Leave it to August Bergmen to complicate things.
The woman standing in front of him was absolutely perfect. She challenged him, she made him laugh, and she understood him in ways that no one else ever had. It had taken him eight years, but he knew that he could finally love again.
"I'm sorry," she said. "You haven't told me a lot about her, but she doesn't sound like the love of your life."
He nodded as if to say it was fine and took another, longer drink from his glass. Before he knew it, it was empty.
"Drinking your troubles away? I don't think so. Come on, Bergmen. You're dancing with me."
He gave her a pleading look, one that read don't make me do that, but she was already dragging him towards the dance floor. He sighed and relented. The music for the evening had been hand-picked by their music expert, Gavin, whose day job of playing video games instead of doing actual work had finally paid off. Because of this, most of the music was from the 50s, as had been done in the Fallout game series. The upbeat Frank Sinatra tune that had been playing faded to end as they reached their destination, and The Ink Spots' "I Don't Want To Set The World On Fire" began to play. As other duos and couples adjusted to the change, August offered Lissa his hand.

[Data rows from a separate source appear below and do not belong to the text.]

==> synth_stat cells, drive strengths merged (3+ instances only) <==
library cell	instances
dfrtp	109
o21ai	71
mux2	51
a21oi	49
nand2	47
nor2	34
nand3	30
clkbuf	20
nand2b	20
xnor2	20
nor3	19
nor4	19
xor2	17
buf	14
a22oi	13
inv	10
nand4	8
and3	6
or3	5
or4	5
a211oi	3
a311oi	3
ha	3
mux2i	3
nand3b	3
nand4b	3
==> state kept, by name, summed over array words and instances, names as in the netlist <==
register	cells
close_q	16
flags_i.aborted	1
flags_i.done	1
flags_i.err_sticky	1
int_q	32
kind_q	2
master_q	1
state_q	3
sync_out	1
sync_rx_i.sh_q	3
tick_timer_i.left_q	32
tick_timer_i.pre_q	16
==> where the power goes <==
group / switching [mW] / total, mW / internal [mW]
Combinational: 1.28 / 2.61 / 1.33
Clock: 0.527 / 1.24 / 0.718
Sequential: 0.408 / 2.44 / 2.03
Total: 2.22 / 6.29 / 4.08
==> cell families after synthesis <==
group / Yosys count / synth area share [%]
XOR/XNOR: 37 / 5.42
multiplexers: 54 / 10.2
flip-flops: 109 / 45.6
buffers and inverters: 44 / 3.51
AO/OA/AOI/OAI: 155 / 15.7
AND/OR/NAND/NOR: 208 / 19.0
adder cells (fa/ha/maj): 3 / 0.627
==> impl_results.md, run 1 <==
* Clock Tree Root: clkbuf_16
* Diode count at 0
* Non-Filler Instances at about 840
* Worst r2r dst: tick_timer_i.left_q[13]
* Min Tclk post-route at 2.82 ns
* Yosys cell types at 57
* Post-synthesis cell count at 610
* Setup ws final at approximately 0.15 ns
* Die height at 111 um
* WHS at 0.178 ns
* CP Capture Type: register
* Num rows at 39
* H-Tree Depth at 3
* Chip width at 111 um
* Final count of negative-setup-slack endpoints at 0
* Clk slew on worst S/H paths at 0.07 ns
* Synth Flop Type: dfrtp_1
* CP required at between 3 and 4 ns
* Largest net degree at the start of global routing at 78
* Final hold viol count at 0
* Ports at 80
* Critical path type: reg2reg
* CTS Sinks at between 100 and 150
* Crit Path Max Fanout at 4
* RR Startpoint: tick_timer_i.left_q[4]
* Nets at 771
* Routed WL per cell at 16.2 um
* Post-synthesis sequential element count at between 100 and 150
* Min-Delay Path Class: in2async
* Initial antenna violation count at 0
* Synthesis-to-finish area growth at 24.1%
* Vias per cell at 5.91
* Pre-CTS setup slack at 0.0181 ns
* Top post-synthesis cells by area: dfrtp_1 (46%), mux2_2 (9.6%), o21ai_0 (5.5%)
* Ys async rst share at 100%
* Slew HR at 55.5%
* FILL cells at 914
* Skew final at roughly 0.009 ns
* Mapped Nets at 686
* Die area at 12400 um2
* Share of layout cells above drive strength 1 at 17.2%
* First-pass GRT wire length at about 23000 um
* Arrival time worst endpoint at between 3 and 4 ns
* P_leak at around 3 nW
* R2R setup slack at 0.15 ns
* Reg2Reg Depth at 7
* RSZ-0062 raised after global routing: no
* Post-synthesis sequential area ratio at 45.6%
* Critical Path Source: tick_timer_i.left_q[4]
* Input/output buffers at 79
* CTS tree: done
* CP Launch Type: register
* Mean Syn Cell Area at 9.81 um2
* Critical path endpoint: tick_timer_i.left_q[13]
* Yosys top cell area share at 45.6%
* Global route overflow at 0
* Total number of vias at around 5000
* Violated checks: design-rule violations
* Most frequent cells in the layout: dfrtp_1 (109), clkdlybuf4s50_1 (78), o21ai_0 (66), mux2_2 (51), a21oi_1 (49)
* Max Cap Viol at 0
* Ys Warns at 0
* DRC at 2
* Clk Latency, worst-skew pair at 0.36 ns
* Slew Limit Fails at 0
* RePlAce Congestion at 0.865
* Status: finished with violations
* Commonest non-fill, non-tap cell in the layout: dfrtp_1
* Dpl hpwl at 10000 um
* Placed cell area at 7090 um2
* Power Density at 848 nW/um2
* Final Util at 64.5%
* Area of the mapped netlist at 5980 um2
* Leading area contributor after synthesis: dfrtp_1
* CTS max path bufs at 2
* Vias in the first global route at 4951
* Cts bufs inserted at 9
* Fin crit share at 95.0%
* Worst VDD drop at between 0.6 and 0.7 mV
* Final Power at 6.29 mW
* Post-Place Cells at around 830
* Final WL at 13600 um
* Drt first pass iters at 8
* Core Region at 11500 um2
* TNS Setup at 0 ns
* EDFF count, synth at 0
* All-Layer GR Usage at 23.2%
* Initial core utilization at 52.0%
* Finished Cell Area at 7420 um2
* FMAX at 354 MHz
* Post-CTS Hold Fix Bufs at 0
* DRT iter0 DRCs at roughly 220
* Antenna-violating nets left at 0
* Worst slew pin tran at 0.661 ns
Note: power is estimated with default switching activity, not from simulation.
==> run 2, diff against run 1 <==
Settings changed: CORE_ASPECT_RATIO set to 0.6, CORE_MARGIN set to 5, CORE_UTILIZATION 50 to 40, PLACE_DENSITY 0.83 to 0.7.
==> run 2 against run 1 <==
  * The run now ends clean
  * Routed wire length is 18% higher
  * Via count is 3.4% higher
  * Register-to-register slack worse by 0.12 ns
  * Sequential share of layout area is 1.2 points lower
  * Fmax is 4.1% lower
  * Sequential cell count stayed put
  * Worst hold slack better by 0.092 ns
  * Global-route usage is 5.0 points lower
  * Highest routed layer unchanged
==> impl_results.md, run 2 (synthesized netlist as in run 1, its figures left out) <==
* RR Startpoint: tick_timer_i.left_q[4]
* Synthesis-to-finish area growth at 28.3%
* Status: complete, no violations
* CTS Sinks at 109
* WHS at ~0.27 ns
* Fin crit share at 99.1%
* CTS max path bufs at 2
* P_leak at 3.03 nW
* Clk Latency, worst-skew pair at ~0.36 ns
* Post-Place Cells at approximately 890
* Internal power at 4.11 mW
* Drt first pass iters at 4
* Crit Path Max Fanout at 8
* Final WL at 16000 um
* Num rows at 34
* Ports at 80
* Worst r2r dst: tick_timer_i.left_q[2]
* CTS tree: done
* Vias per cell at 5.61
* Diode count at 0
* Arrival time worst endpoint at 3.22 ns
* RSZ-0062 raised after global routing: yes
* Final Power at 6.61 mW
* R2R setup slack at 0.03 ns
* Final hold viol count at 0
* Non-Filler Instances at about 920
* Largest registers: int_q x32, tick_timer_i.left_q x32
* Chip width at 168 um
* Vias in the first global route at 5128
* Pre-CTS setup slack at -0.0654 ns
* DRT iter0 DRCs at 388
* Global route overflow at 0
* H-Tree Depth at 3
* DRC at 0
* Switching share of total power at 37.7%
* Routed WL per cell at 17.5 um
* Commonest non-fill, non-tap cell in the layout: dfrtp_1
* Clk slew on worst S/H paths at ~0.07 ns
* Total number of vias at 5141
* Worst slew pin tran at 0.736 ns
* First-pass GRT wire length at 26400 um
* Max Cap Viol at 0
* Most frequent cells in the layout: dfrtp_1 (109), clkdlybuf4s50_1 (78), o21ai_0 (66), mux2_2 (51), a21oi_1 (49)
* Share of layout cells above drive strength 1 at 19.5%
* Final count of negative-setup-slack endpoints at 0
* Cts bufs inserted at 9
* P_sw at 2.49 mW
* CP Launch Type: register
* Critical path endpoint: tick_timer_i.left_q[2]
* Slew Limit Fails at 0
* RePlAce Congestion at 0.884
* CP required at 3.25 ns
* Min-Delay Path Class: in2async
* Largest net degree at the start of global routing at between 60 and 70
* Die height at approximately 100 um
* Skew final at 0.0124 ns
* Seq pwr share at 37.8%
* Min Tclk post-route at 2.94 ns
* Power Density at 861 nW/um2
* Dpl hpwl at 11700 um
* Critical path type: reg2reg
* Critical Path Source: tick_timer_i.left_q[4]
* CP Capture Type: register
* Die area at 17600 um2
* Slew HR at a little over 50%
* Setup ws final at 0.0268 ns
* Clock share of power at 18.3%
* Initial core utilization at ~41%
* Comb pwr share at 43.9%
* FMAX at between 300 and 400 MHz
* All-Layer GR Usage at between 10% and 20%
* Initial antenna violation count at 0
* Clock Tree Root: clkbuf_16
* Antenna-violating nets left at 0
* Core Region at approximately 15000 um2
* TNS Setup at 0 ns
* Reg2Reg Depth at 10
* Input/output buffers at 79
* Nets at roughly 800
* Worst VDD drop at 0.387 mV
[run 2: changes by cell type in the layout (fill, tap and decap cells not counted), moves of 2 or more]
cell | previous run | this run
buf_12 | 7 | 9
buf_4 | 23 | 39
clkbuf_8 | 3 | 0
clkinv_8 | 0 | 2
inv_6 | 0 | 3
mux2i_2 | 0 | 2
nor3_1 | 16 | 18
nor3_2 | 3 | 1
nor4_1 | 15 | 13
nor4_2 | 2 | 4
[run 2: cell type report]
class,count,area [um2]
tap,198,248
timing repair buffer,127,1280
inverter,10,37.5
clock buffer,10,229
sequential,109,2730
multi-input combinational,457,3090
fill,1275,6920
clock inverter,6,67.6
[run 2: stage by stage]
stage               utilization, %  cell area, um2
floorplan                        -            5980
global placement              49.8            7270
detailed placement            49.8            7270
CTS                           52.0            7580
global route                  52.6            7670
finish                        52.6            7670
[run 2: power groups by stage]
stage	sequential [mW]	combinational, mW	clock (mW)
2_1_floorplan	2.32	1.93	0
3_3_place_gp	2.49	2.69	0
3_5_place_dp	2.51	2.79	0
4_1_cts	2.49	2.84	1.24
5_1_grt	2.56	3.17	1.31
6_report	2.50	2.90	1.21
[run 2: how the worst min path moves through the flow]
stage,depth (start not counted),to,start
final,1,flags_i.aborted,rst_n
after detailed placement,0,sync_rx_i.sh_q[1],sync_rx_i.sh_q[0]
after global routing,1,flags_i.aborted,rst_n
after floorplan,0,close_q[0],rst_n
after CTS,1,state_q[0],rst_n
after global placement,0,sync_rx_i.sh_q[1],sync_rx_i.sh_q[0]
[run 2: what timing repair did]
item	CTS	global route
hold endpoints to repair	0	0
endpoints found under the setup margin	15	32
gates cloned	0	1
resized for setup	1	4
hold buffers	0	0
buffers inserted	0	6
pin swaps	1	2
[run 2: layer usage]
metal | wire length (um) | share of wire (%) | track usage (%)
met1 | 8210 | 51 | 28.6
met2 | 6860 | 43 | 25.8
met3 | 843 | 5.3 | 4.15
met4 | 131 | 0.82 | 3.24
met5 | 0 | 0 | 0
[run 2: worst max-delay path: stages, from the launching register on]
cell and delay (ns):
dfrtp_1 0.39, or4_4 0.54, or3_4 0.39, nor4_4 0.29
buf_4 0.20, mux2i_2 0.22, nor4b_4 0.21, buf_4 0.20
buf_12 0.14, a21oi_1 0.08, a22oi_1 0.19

"You still up for it, Micheli?" he asked, and she answered by wrapping her arms around his neck. He placed his hands on her waist, and they started to move in time with the music. They made small talk, and Lissa attempted to make him laugh, trying to distract him from the situation with his ex. It worked. As the song went on, it didn't go unnoticed that they were gravitating closer and closer to one another. His arms were completely around her, and he could feel her breath, hot against his chin.
August looked down at her, and a warm smile crossed his lips. He noticed it when her eyes briefly flickered to his lips, and he dipped his head, wanting nothing more than to kiss her in that moment, despite knowing how wrong it was. She caught on, and he sensed her moving to meet him. Apparently she didn't care either.

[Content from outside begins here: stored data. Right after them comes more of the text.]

===== src/rtl/ivt_stage.sv =====
// Staging register for the reload count, written one byte lane at a time.
// Its value is used both by a start write and by each periodic reload.
// Assumes CNT_W is NBYTES * LANE_W.
module ivt_stage
    import ivt_pkg::*;
#(
    parameter int NBYTES = 2,
    localparam int CNT_W = NBYTES * LANE_W
) (
    input  logic              clk,
    input  logic              rst_n,
    input  logic [NBYTES-1:0] lane_we,
    input  logic [LANE_W-1:0] wdata,
    output logic [CNT_W-1:0]  stage_q
);
    genvar i;
    generate
        for (i = 0; i < NBYTES; i++) begin : g_byte
            // Hold one staged byte; cleared by reset.
            always_ff @(posedge clk) begin
                if (!rst_n)
                    stage_q[i*LANE_W +: LANE_W] <= '0;
                else if (lane_we[i])
                    stage_q[i*LANE_W +: LANE_W] <= wdata;
            end
        end
    endgenerate
endmodule


===== src/rtl/ivt_counter.sv =====
// Running down-counter with auto-reload.
// Stays idle until the first start strobe. Once armed, each tick steps the
// count down. A tick on a count of 1 or 0 reloads from the staged value and
// raises a registered pulse for the next cycle. A start strobe overrides a
// tick on the same edge.
module ivt_counter #(
    parameter int CNT_W = 16
) (
    input  logic             clk,
    input  logic             rst_n,
    input  logic             tick,
    input  logic             go_stb,
    input  logic [CNT_W-1:0] stage_q,
    output logic [CNT_W-1:0] cnt_q,
    output logic             armed_q,
    output logic             zero_pulse
);
    logic at_end;

    // End of period: the next tick would reach zero, or the count is already there.
    assign at_end = (cnt_q <= CNT_W'(1));

    // Update the count, the armed flag and the reload pulse.
    always_ff @(posedge clk) begin
        if (!rst_n) begin
            cnt_q      <= '0;
            armed_q    <= 1'b0;
            zero_pulse <= 1'b0;
        end else begin
            zero_pulse <= 1'b0;
            if (go_stb) begin
                cnt_q   <= stage_q;
                armed_q <= 1'b1;
            end else if (armed_q && tick) begin
                if (at_end) begin
                    cnt_q      <= stage_q;
                    zero_pulse <= 1'b1;
                end else begin
                    cnt_q <= cnt_q - CNT_W'(1);
                end
            end
        end
    end
endmodule


===== src/rtl/ivt_snapshot.sv =====
// Snapshot register and read-back multiplexer.
// A capture strobe copies the running count. Reads at the staging lane
// offsets return the matching snapshot byte; all other offsets read zero.
// Assumes a combinational read path.
module ivt_snapshot
    import ivt_pkg::*;
#(
    parameter int NBYTES = 2,
    parameter int ADDR_W = 4,
    localparam int CNT_W = NBYTES * LANE_W
) (
    input  logic              clk,
    input  logic              rst_n,
    input  logic              cap_stb,
    input  logic [CNT_W-1:0]  cnt_q,
    input  logic [ADDR_W-1:0] bus_addr,
    output logic [CNT_W-1:0]  snap_q,
    output logic [LANE_W-1:0] bus_rdata
);
    logic [NBYTES-1:0][LANE_W-1:0] lane_rd;

    // Capture the running count on command.
    always_ff @(posedge clk) begin
        if (!rst_n)
            snap_q <= '0;
        else if (cap_stb)
            snap_q <= cnt_q;
    end

    genvar i;
    generate
        for (i = 0; i < NBYTES; i++) begin : g_rd
            // Gate snapshot byte i onto the read path when its offset is selected.
            assign lane_rd[i] = (bus_addr == ADDR_W'(STRIDE * i)) ?
                                snap_q[i*LANE_W +: LANE_W] : '0;
        end
    endgenerate

    // OR the gated lanes together; at most one lane is non-zero.
    always_comb begin
        bus_rdata = '0;
        for (int k = 0; k < NBYTES; k++)
            bus_rdata = bus_rdata | lane_rd[k];
    end
endmodule


===== src/rtl/ivt_top.sv =====
// Snapshot-read interval timer, top level.
// Connects the write decoder, the staging register, the running counter and
// the snapshot path. Assumes CNT_W is a whole number of bytes.
module ivt_top
    import ivt_pkg::*;
#(
    parameter int CNT_W = 16,
    localparam int NBYTES = CNT_W / LANE_W,
    localparam int ADDR_W = $clog2(STRIDE * NBYTES + 2 * STRIDE)
) (
    input  logic              clk,
    input  logic              rst_n,
    input  logic              tick,
    input  logic              bus_wr,
    input  logic [ADDR_W-1:0] bus_addr,
    input  logic [LANE_W-1:0] bus_wdata,
    output logic [LANE_W-1:0] bus_rdata,
    output logic              zero_pulse
);
    logic [NBYTES-1:0] lane_we;
    logic              go_stb;
    logic              cap_stb;
    logic [CNT_W-1:0]  stage_q;
    logic [CNT_W-1:0]  cnt_q;
    logic [CNT_W-1:0]  snap_q;
    logic              armed_q;

    ivt_decode #(.NBYTES(NBYTES), .ADDR_W(ADDR_W)) u_dec (
        .bus_wr    (bus_wr),
        .bus_addr  (bus_addr),
        .bus_wdata (bus_wdata),
        .lane_we   (lane_we),
        .go_stb    (go_stb),
        .cap_stb   (cap_stb)
    );

    ivt_stage #(.NBYTES(NBYTES)) u_stage (
        .clk     (clk),
        .rst_n   (rst_n),
        .lane_we (lane_we),
        .wdata   (bus_wdata),
        .stage_q (stage_q)
    );

    ivt_counter #(.CNT_W(CNT_W)) u_cnt (
        .clk        (clk),
        .rst_n      (rst_n),
        .tick       (tick),
        .go_stb     (go_stb),
        .stage_q    (stage_q),
        .cnt_q      (cnt_q),
        .armed_q    (armed_q),
        .zero_pulse (zero_pulse)
    );

    ivt_snapshot #(.NBYTES(NBYTES), .ADDR_W(ADDR_W)) u_snap (
        .clk       (clk),
        .rst_n     (rst_n),
        .cap_stb   (cap_stb),
        .cnt_q     (cnt_q),
        .bus_addr  (bus_addr),
        .snap_q    (snap_q),
        .bus_rdata (bus_rdata)
    );
endmodule


===== config.mk =====
export PLATFORM = sky130hd
export DESIGN_NAME = ivt_top
export DESIGN_NICKNAME = d
export VERILOG_FILES = /design/src/rtl/ivt_pkg.sv /design/src/rtl/ivt_decode.sv /design/src/rtl/ivt_stage.sv /design/src/rtl/ivt_counter.sv /design/src/rtl/ivt_snapshot.sv /design/src/rtl/ivt_top.sv
export SDC_FILE = /design/constraint.sdc
export NUM_CORES = 1
export LEC_CHECK = 0
export ABC_AREA = 0
export BUFFER_PORTS_ARGS = -buffer_cell sky130_fd_sc_hd__buf_2
export CAP_MARGIN = 25
export CORE_MARGIN = 8
export CORE_UTILIZATION = 59
export DETAILED_ROUTE_END_ITERATION = 12
export GPL_TIMING_DRIVEN = 0
export MAX_ROUTING_LAYER = met4
export PLACE_DENSITY_LB_ADDON = 0.12
export RECOVER_POWER = 50
export SLEW_MARGIN = 20
export SYNTH_ARGS = -nofsm -noshare
export SYNTH_HDL_FRONTEND = slang
export SYNTH_HIERARCHICAL = 1
export SYNTH_SLANG_ARGS = --single-unit

===== constraint.sdc =====
create_clock -name clk -period 2.6 [get_ports clk]
set_input_delay 0.65 -clock clk [delete_from_list [all_inputs] [get_ports clk]]
set_output_delay 0.65 -clock clk [all_outputs]
set_load 0.02 [all_outputs]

"Lissa, are you ready?" came a voice from behind them. August cursed silently as David came up behind them. He noticed that her cheeks had turned the same shade of red as his tie as she jerked away from him. To distract himself from what had just happened, he reached out to affectionately pat his best friend on the shoulder.
The three of them chatted for a moment, David and August gushing over science while August avoided Lissa's gaze, afraid of what he might see in her eyes. There was a guilt in his own, from even thinking of betraying his closest friend like that. All he could do as he hugged them both goodnight was be grateful David had interrupted when he did.
"Merry Christmas, boss," Lissa said apologetically as she took David's hand into her own and walked away from him.
August grabbed his coat and left immediately after. No matter how many times he told himself it was for the best, he never quite believed it. He couldn't take his mind off of Lissa or that look in her eyes as she had leaned to kiss him. With each sip of wine he took, sitting on the cold floor of his wine cellar, he hoped her face would become fuzzier. Instead, it became more vivid, and this infuriated him. The only answer to his problem was to drink more wine. Eventually it would do what he wanted it to.
When midnight came, and the world hadn't ended, August was almost disappointed.